[Search for users]
[Overall Top Noters]
[List of all Conferences]
[Download this site]
Title: | *OLD* ALL-IN-1 (tm) Support Conference |
Notice: | Closed - See Note 4331.l to move to IOSG::ALL-IN-1 |
Moderator: | IOSG::PYE |
|
Created: | Thu Jan 30 1992 |
Last Modified: | Tue Jan 23 1996 |
Last Successful Update: | Fri Jun 06 1997 |
Number of topics: | 4343 |
Total number of notes: | 18308 |
3391.0. "RMS non-fatal bugcheck - corruption?" by GRANPA::BSPANGLER () Wed Oct 13 1993 20:31
Customer is running a 4 node cluster, each node running ALL-IN-1 3.0, VMS
v5.5-2. 2100 subscribers, 700-800 concurrent, 2 mail areas.
There have been numerous instances of RMS non-fatal bugchecks over the
last few months on all 4 nodes, but usually ocurring on one specific
node. The bugcheck dumps the user's process. Problem is consistent
with that you would see with file corruption.
But all system data files, including the SDAFs, are converted and
optimized nightly, with no corruption reported.
However, a little over a week ago, this problem manifested itself as
the result of a truly corrupted SDAF (VBN errors). Attempting to
access the EM screen aborted the VMS process on one node, would hang
the process on another node. Users were pointed
away from that mail area, and falling back to a good SDAF, then
running TRM repaired most of the damage. No culprit could be found
for why the file got corrupted in the first place - unless whatever is
going on here *caused* the corruption rather then resulted from it.
Now that there is no known file-level corruption again, (in fact the
above-mentioned corrupted SDAF is closed) the problem is happening
again - rarely, but it is happening - on various nodes. It happens on
an attempt to send mail (most of the time, I think - users are not
always sure). No info is written to OA$MTI_ERR - but when we had the
known corruption, VBN errors were seen there.

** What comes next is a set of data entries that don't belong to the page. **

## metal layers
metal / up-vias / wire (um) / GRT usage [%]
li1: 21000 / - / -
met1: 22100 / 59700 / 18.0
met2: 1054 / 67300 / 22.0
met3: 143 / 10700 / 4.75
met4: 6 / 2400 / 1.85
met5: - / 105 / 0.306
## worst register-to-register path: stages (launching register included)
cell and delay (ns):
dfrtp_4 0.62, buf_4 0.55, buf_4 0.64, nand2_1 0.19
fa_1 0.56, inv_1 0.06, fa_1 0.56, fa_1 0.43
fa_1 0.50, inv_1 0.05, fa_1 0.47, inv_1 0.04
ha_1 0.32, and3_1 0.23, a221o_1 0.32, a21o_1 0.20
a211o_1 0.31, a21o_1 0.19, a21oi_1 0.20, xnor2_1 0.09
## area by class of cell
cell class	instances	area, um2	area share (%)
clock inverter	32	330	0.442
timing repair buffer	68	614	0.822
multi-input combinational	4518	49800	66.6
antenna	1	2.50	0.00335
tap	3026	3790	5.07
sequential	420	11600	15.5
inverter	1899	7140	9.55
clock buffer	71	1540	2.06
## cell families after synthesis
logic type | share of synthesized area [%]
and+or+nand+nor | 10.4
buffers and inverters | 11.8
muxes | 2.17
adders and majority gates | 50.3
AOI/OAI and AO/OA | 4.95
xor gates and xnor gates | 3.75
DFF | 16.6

Any ideas or clues would be greatly appreciated.
Bob Spangler
P.S. When this sort of non-fatal bugcheck occurs, RMS places a hex value
in register R2. Most of the error logfile entries report one of the
following:
FFFFFFFD BADIFAB invalid ifab or irab
FFFFFFF1 DEALLERR ifab deallocation attempted with block(s)
still allocated
T.R | Title | User | Personal Name | Date | Lines |
---|
3391.1 | Some hints to trace the cause of the problem | GIDDAY::SETHI | He's wound them up no end :-) | Thu Oct 14 1993 02:04 | 25 |
| Hi,
To find out what has caused the problem we have to examin the process
dump and/or the system dump.
To get more details I would do the following:
1. analyze the error log (I guess you have done this)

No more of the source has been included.